▶ WHAT YOU SHOULD DO
Copy every line of the records below that holds the word "path".

▶ Records contained in a dataset
= Beginning of Section =

<file path="src/hdl/cbf_pkg.sv">
package cbf_pkg;

   localparam int COUNT_DIGITS = 6;
   localparam int CNT_W        = 4 * COUNT_DIGITS;
   localparam int DIG_W        = (COUNT_DIGITS > 1) ? $clog2(COUNT_DIGITS) : 1;

   // output slots of one request, in emission order
   localparam int SLOT_PTAB      = COUNT_DIGITS;
   localparam int SLOT_DOLLAR    = COUNT_DIGITS + 1;
   localparam int SLOT_META_M    = COUNT_DIGITS + 2;
   localparam int SLOT_META_DASH = COUNT_DIGITS + 3;
   localparam int SLOT_CARET     = COUNT_DIGITS + 4;
   localparam int SLOT_CHAR      = COUNT_DIGITS + 5;
   localparam int SLOT_N         = COUNT_DIGITS + 6;
   localparam int SLOT_W         = $clog2(SLOT_N);

   localparam int QUEUE_DEPTH = 4;
   localparam int QPTR_W      = $clog2(QUEUE_DEPTH);

   localparam int CSR_INDEX_W = 3;
   localparam int CSR_DATA_W  = 1;

   typedef enum logic [CSR_INDEX_W-1:0] {
      CSR_NUMBER_NONBLANK  = 3'd0,
      CSR_NUMBER_ALL       = 3'd1,
      CSR_SHOW_ENDS        = 3'd2,
      CSR_SQUEEZE_BLANK    = 3'd3,
      CSR_SHOW_TABS        = 3'd4,
      CSR_SHOW_NONPRINTING = 3'd5
   } csr_index_type;

   localparam logic [7:0] CH_NL     = 8'h0A;
   localparam logic [7:0] CH_TAB    = 8'h09;
   localparam logic [7:0] CH_SPACE  = 8'h20;
   localparam logic [7:0] CH_ZERO   = 8'h30;
   localparam logic [7:0] CH_DOLLAR = 8'h24;
   localparam logic [7:0] CH_CARET  = 8'h5E;
   localparam logic [7:0] CH_M      = 8'h4D;
   localparam logic [7:0] CH_DASH   = 8'h2D;
   localparam logic [7:0] CH_I      = 8'h49;
   localparam logic [7:0] CH_TILDE  = 8'd126;
   localparam logic [7:0] CH_DEL    = 8'd127;
   localparam logic [7:0] CTL_END   = 8'd32;
   localparam logic [7:0] META_END  = 8'd160;
   localparam logic [7:0] CARET_OFS = 8'd64;

   localparam logic [CNT_W-1:0] COUNT_ONE = CNT_W'(1);

   typedef struct packed {
      logic number_nonblank;
      logic number_all;
      logic show_ends;
      logic squeeze_blank;
      logic show_tabs;
      logic show_nonprinting;
   } cfg_type;

   typedef struct packed {
      logic [CNT_W-1:0]  count;
      logic              spaces;
      logic [7:0]        char_byte;
      logic [SLOT_N-1:0] mask;
   } entry_type;

   typedef struct packed {
      logic not_full;
      logic not_empty;
   } queue_status_type;

   function automatic logic [3:0] bcd_digit(input logic [CNT_W-1:0] v, input int p);
      logic [3:0] d;
      d = v[4*p +: 4];
      return (d > 4'd9) ? 4'd9 : d;
   endfunction

   // saturating BCD increment
   function automatic logic [CNT_W-1:0] bcd_advance(input logic [CNT_W-1:0] v);
      logic [CNT_W-1:0] res;
      logic [3:0]       d;
      logic             carry;
      logic             all_nine;
      res      = '0;
      carry    = 1'b1;
      all_nine = 1'b1;
      for (int i = 0; i < COUNT_DIGITS; i++) begin
         if (v[4*i +: 4] < 4'd9) all_nine = 1'b0;
      end
      for (int i = 0; i < COUNT_DIGITS; i++) begin
         d = bcd_digit(v, i);
         if (carry) begin
            if (d == 4'd9) begin
               d = 4'd0;
            end else begin
               d     = d + 4'd1;
               carry = 1'b0;
            end
         end
         res[4*i +: 4] = d;
      end
      return all_nine ? v : res;
   endfunction

endpackage

</file>
<file path="src/hdl/cbf_stream_if.sv">
interface cbf_req_if;
   logic       valid;
   logic       ready;
   logic [7:0] in_byte;
   logic       file_start;

   modport source (output valid, output in_byte, output file_start, input ready);
   modport sink   (input valid, input in_byte, input file_start, output ready);
endinterface

interface cbf_rsp_if;
   logic       valid;
   logic       ready;
   logic [7:0] out_byte;
   logic       last_of_run;

   modport source (output valid, output out_byte, output last_of_run, input ready);
   modport sink   (input valid, input out_byte, input last_of_run, output ready);
endinterface

</file>
<file path="src/hdl/cbf_front.sv">
module cbf_front (
   input  logic                      clock,
   input  logic                      reset,
   input  cbf_pkg::cfg_type          cfg,
   cbf_req_if.sink                   req_chan,
   input  cbf_pkg::queue_status_type q_status,
   output logic                      push,
   output cbf_pkg::entry_type        push_data
);
   import cbf_pkg::*;

   logic             prev_ff, prev_in;
   logic [1:0]       blank_ff, blank_in;
   logic [CNT_W-1:0] count_ff, count_in;

   logic             accept;
   logic             is_nl;
   logic             eff_prev;
   logic [1:0]       eff_blank;
   logic [CNT_W-1:0] eff_count;
   logic             nb, na;
   logic             squeeze_hit;
   logic [1:0]       blank_next;
   logic             drop;
   logic             do_number, do_spaces;
   logic             tab_caret;
   logic [7:0]       ch1;
   logic             ctl, meta, np_range;
   logic [7:0]       final_char;

   assign req_chan.ready = q_status.not_full;
   assign accept         = req_chan.valid & req_chan.ready;

   always_comb begin
      is_nl     = (req_chan.in_byte == CH_NL);
      eff_prev  = req_chan.file_start | prev_ff;
      eff_blank = req_chan.file_start ? 2'd0 : blank_ff;
      eff_count = req_chan.file_start ? COUNT_ONE : count_ff;
      nb        = cfg.number_nonblank;
      na        = cfg.number_all & ~nb;

      squeeze_hit = cfg.squeeze_blank & is_nl & eff_prev;
      if (squeeze_hit)
         blank_next = (eff_blank == 2'd3) ? 2'd3 : eff_blank + 2'd1;
      else
         blank_next = 2'd0;
      drop = squeeze_hit && (blank_next > 2'd1);

      do_number = eff_prev & ((nb & ~is_nl) | na);
      do_spaces = ~do_number & eff_prev & cfg.show_ends & nb;

      tab_caret = cfg.show_tabs && (req_chan.in_byte == CH_TAB);
      ch1       = tab_caret ? CH_I : req_chan.in_byte;
      ctl       = (ch1 < CTL_END) && (ch1 != CH_NL) && (ch1 != CH_TAB);
      meta      = cfg.show_nonprinting && (ch1 > CH_DEL) && (ch1 < META_END);
      np_range  = ((ch1 < CTL_END) || ((ch1 > CH_TILDE) && (ch1 < META_END)))
                  && (ch1 != CH_NL) && (ch1 != CH_TAB);
      if (cfg.show_nonprinting && np_range)
         final_char = (ch1 > CH_TILDE) ? ch1 - CARET_OFS : ch1 + CARET_OFS;
      else
         final_char = ch1;

      push_data                        = '0;
      push_data.count                  = eff_count;
      push_data.spaces                 = do_spaces;
      push_data.char_byte              = final_char;
      push_data.mask[SLOT_PTAB:0]      = {(SLOT_PTAB+1){do_number | do_spaces}};
      push_data.mask[SLOT_DOLLAR]      = cfg.show_ends & is_nl;
      push_data.mask[SLOT_META_M]      = meta;
      push_data.mask[SLOT_META_DASH]   = meta;
      push_data.mask[SLOT_CARET]       = tab_caret | meta
                                         | (cfg.show_nonprinting & (ctl | (ch1 == CH_DEL)));
      push_data.mask[SLOT_CHAR]        = 1'b1;

      push = accept & ~drop;

      prev_in  = prev_ff;
      blank_in = blank_ff;
      count_in = count_ff;
      if (accept) begin
         blank_in = blank_next;
         if (drop) begin
            prev_in  = eff_prev;
            count_in = eff_count;
         end else begin
            prev_in  = is_nl;
            count_in = do_number ? bcd_advance(eff_count) : eff_count;
         end
      end
   end

   always_ff @(posedge clock) begin
      if (reset) begin
         prev_ff  <= 1'b1;
         blank_ff <= 2'd0;
         count_ff <= COUNT_ONE;
      end else begin
         prev_ff  <= prev_in;
         blank_ff <= blank_in;
         count_ff <= count_in;
      end
   end

endmodule

</file>
<file path="src/hdl/cbf_queue.sv">
module cbf_queue (
   input  logic                      clock,
   input  logic                      reset,
   input  logic                      push,
   input  cbf_pkg::entry_type        push_data,
   input  logic                      pop,
   output cbf_pkg::entry_type        pop_data,
   output cbf_pkg::queue_status_type status
);
   import cbf_pkg::*;

   entry_type         mem [QUEUE_DEPTH];
   entry_type         pop_data_ff;
   logic [QPTR_W-1:0] wr_ptr_ff, wr_ptr_in;
   logic [QPTR_W-1:0] rd_ptr_ff, rd_ptr_in;
   logic [QPTR_W:0]   fill_ff, fill_in;

   always_comb begin
      status.not_full  = (fill_ff != (QPTR_W+1)'(QUEUE_DEPTH));
      status.not_empty = (fill_ff != '0);
      pop_data         = pop_data_ff;

      wr_ptr_in = push ? wr_ptr_ff + 1'b1 : wr_ptr_ff;
      rd_ptr_in = pop  ? rd_ptr_ff + 1'b1 : rd_ptr_ff;
      fill_in   = fill_ff;
      if (push && !pop)
         fill_in = fill_ff + 1'b1;
      else if (pop && !push)
         fill_in = fill_ff - 1'b1;
   end

   always_ff @(posedge clock) begin
      if (push) mem[wr_ptr_ff] <= push_data;
   end

   // read register follows the next head entry; bypass when the push lands there
   always_ff @(posedge clock) begin
      if (push && (wr_ptr_ff == rd_ptr_in)) pop_data_ff <= push_data;
      else                                  pop_data_ff <= mem[rd_ptr_in];
   end

   always_ff @(posedge clock) begin
      if (reset) begin
         wr_ptr_ff <= '0;
         rd_ptr_ff <= '0;
         fill_ff   <= '0;
      end else begin
         wr_ptr_ff <= wr_ptr_in;
         rd_ptr_ff <= rd_ptr_in;
         fill_ff   <= fill_in;
      end
   end

endmodule

</file>
<file path="src/hdl/cbf_back.sv">
module cbf_back (
   input  logic                      clock,
   input  logic                      reset,
   input  cbf_pkg::entry_type        q_data,
   input  cbf_pkg::queue_status_type q_status,
   output logic                      pop,
   cbf_rsp_if.source                 rsp_chan
);
   import cbf_pkg::*;

   entry_type         cur_ff, cur_in;
   logic              cur_valid_ff, cur_valid_in;

   logic [SLOT_W-1:0] slot;
   logic [SLOT_N-1:0] rest;
   logic              last;
   logic              fire;
   logic [7:0]        digit_chars [COUNT_DIGITS];

   // lowest pending slot goes out first
   always_comb begin : pick
      logic found;
      found = 1'b0;
      slot  = '0;
      for (int i = 0; i < SLOT_N; i++) begin
         if (!found && cur_ff.mask[i]) begin
            slot  = SLOT_W'(i);
            found = 1'b1;
         end
      end
      rest = cur_ff.mask & (cur_ff.mask - 1'b1);
      last = (rest == '0);
   end

   // digit slot 0 holds the most significant digit; leading zeros blank
   always_comb begin : digits
      logic       lead;
      logic [3:0] d;
      lead = 1'b1;
      for (int i = COUNT_DIGITS - 1; i >= 0; i--) begin
         d = bcd_digit(cur_ff.count, i);
         if (cur_ff.spaces) begin
            digit_chars[COUNT_DIGITS-1-i] = CH_SPACE;
         end else if (lead && (d == 4'd0) && (i != 0)) begin
            digit_chars[COUNT_DIGITS-1-i] = CH_SPACE;
         end else begin
            lead = 1'b0;
            digit_chars[COUNT_DIGITS-1-i] = CH_ZERO + {4'd0, d};
         end
      end
   end

   always_comb begin
      rsp_chan.valid       = cur_valid_ff;
      rsp_chan.last_of_run = last;
      if (slot < SLOT_W'(COUNT_DIGITS)) begin
         rsp_chan.out_byte = digit_chars[slot[DIG_W-1:0]];
      end else begin
         unique case (slot)
            SLOT_W'(SLOT_PTAB):      rsp_chan.out_byte = CH_TAB;
            SLOT_W'(SLOT_DOLLAR):    rsp_chan.out_byte = CH_DOLLAR;
            SLOT_W'(SLOT_META_M):    rsp_chan.out_byte = CH_M;
            SLOT_W'(SLOT_META_DASH): rsp_chan.out_byte = CH_DASH;
            SLOT_W'(SLOT_CARET):     rsp_chan.out_byte = CH_CARET;
            default:                 rsp_chan.out_byte = cur_ff.char_byte;
         endcase
      end

      fire = cur_valid_ff & rsp_chan.ready;
      pop  = q_status.not_empty & (~cur_valid_ff | (fire & last));

      cur_in       = cur_ff;
      cur_valid_in = cur_valid_ff;
      if (pop) begin
         cur_in       = q_data;
         cur_valid_in = 1'b1;
      end else if (fire) begin
         cur_in.mask  = rest;
         cur_valid_in = ~last;
      end
   end

   always_ff @(posedge clock) begin
      cur_ff <= cur_in;
   end

   always_ff @(posedge clock) begin
      if (reset) cur_valid_ff <= 1'b0;
      else       cur_valid_ff <= cur_valid_in;
   end

endmodule

</file>
<file path="src/hdl/cat_style_byte_formatter_unit.sv">
// Display filter for a byte stream: each request byte turns into a run of one to eleven
// response bytes (line number prefix, end marker, caret escapes, the byte itself), the
// final one flagged last_of_run; a newline removed by blank squeezing yields no response.
// Responses leave at one byte per clock from the back-end sequencer while the receiver is
// ready, so plain text flows at one byte per cycle. The front end classifies one request
// per cycle into a four-entry queue, so requests keep being taken while the response side
// is stalled, until that queue fills. Write the control registers only while the block
// is idle.
module cat_style_byte_formatter_unit (
   input  logic                             clock,
   input  logic                             reset,
   cbf_req_if.sink                          req_chan,
   cbf_rsp_if.source                        rsp_chan,
   input  logic                             csr_write_en,
   input  logic [cbf_pkg::CSR_INDEX_W-1:0]  csr_index,
   input  logic [cbf_pkg::CSR_DATA_W-1:0]   csr_write_data
);
   import cbf_pkg::*;

   cfg_type          cfg_ff, cfg_in;
   queue_status_type q_status;
   logic             q_push, q_pop;
   entry_type        q_push_data, q_pop_data;

   always_comb begin
      cfg_in = cfg_ff;
      if (csr_write_en) begin
         unique case (csr_index)
            CSR_NUMBER_NONBLANK:  cfg_in.number_nonblank  = csr_write_data[0];
            CSR_NUMBER_ALL:       cfg_in.number_all       = csr_write_data[0];
            CSR_SHOW_ENDS:        cfg_in.show_ends        = csr_write_data[0];
            CSR_SQUEEZE_BLANK:    cfg_in.squeeze_blank    = csr_write_data[0];
            CSR_SHOW_TABS:        cfg_in.show_tabs        = csr_write_data[0];
            CSR_SHOW_NONPRINTING: cfg_in.show_nonprinting = csr_write_data[0];
            default:              cfg_in = cfg_ff;
         endcase
      end
   end

   always_ff @(posedge clock) begin
      if (reset) cfg_ff <= '0;
      else       cfg_ff <= cfg_in;
   end

   cbf_front u_front (
      .clock     (clock),
      .reset     (reset),
      .cfg       (cfg_ff),
      .req_chan  (req_chan),
      .q_status  (q_status),
      .push      (q_push),
      .push_data (q_push_data)
   );

   cbf_queue u_queue (
      .clock     (clock),
      .reset     (reset),
      .push      (q_push),
      .push_data (q_push_data),
      .pop       (q_pop),
      .pop_data  (q_pop_data),
      .status    (q_status)
   );

   cbf_back u_back (
      .clock    (clock),
      .reset    (reset),
      .q_data   (q_pop_data),
      .q_status (q_status),
      .pop      (q_pop),
      .rsp_chan (rsp_chan)
   );

`ifndef SYNTHESIS
   a_no_overflow: assert property (@(posedge clock) disable iff (reset)
      q_push |-> q_status.not_full)
      else $error("queue written while full");

   a_no_underflow: assert property (@(posedge clock) disable iff (reset)
      q_pop |-> q_status.not_empty)
      else $error("queue read while empty");

   a_drain_idle: assert property (@(posedge clock) disable iff (reset)
      (rsp_chan.valid && rsp_chan.ready && rsp_chan.last_of_run && !q_status.not_empty)
      |=> !rsp_chan.valid)
      else $error("response shown with nothing queued");

   a_reset_quiet: assert property (@(posedge clock)
      $past(reset) |-> !rsp_chan.valid)
      else $error("response valid right after reset");
`endif

endmodule

</file>
<file path="src/flat_wrapper.sv">
// flat-port wrapper written by rule: the top's interface ports become plain ports
module cat_style_byte_formatter_unit_flat import cbf_pkg::*;
  (clock, reset, csr_write_en, csr_index, csr_write_data, req_chan_valid, req_chan_in_byte, req_chan_file_start, req_chan_ready, rsp_chan_valid, rsp_chan_out_byte, rsp_chan_last_of_run, rsp_chan_ready);
  cbf_req_if req_chan_i ();
  cbf_rsp_if rsp_chan_i ();
  input  logic clock;
  input  logic reset;
  input  logic csr_write_en;
  input  logic [cbf_pkg::CSR_INDEX_W-1:0] csr_index;
  input  logic [cbf_pkg::CSR_DATA_W-1:0] csr_write_data;
  input wire logic [$bits(req_chan_i.valid)-1:0] req_chan_valid;
  input wire logic [$bits(req_chan_i.in_byte)-1:0] req_chan_in_byte;
  input wire logic [$bits(req_chan_i.file_start)-1:0] req_chan_file_start;
  output wire logic [$bits(req_chan_i.ready)-1:0] req_chan_ready;
  output wire logic [$bits(rsp_chan_i.valid)-1:0] rsp_chan_valid;
  output wire logic [$bits(rsp_chan_i.out_byte)-1:0] rsp_chan_out_byte;
  output wire logic [$bits(rsp_chan_i.last_of_run)-1:0] rsp_chan_last_of_run;
  input wire logic [$bits(rsp_chan_i.ready)-1:0] rsp_chan_ready;
  assign req_chan_i.valid = req_chan_valid;
  assign req_chan_i.in_byte = req_chan_in_byte;
  assign req_chan_i.file_start = req_chan_file_start;
  assign req_chan_ready = req_chan_i.ready;
  assign rsp_chan_valid = rsp_chan_i.valid;
  assign rsp_chan_out_byte = rsp_chan_i.out_byte;
  assign rsp_chan_last_of_run = rsp_chan_i.last_of_run;
  assign rsp_chan_i.ready = rsp_chan_ready;
  cat_style_byte_formatter_unit u_core (.clock(clock), .reset(reset), .req_chan(req_chan_i), .rsp_chan(rsp_chan_i), .csr_write_en(csr_write_en), .csr_index(csr_index), .csr_write_data(csr_write_data));
endmodule
</file>
<file path="config.mk">
export PLATFORM = sky130hd
export DESIGN_NAME = cat_style_byte_formatter_unit_flat
export DESIGN_NICKNAME = d
export VERILOG_FILES = /design/src/hdl/cbf_pkg.sv /design/src/hdl/cbf_stream_if.sv /design/src/hdl/cbf_front.sv /design/src/hdl/cbf_queue.sv /design/src/hdl/cbf_back.sv /design/src/hdl/cat_style_byte_formatter_unit.sv /design/src/flat_wrapper.sv
export SDC_FILE = /design/constraint.sdc
export NUM_CORES = 1
export LEC_CHECK = 0
export BUFFER_PORTS_ARGS = -buffer_cell sky130_fd_sc_hd__buf_2
export CORE_MARGIN = 3
export CORE_UTILIZATION = 39
export DETAILED_ROUTE_END_ITERATION = 10
export GPL_TIMING_DRIVEN = 0
export REMOVE_ABC_BUFFERS = 1
export SYNTH_ARGS = -nofsm -noshare
export SYNTH_HDL_FRONTEND = slang
export SYNTH_SLANG_ARGS = --single-unit
</file>
<file path="constraint.sdc">
create_clock -name clock -period 3.4 [get_ports clock]
set_input_delay 0.51 -clock clock [delete_from_list [all_inputs] [get_ports clock]]
set_output_delay 0.51 -clock clock [all_outputs]
set_load 0.01 [all_outputs]
</file>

= End of Section =

▶ YOUR RESPONSE
<file path="src/hdl/cbf_pkg.sv">
<file path="src/hdl/cbf_stream_if.sv">
<file path="src/hdl/cbf_front.sv">
<file path="src/hdl/cbf_queue.sv">
<file path="src/hdl/cbf_back.sv">
<file path="src/hdl/cat_style_byte_formatter_unit.sv">
<file path="src/flat_wrapper.sv">
<file path="config.mk">
<file path="constraint.sdc">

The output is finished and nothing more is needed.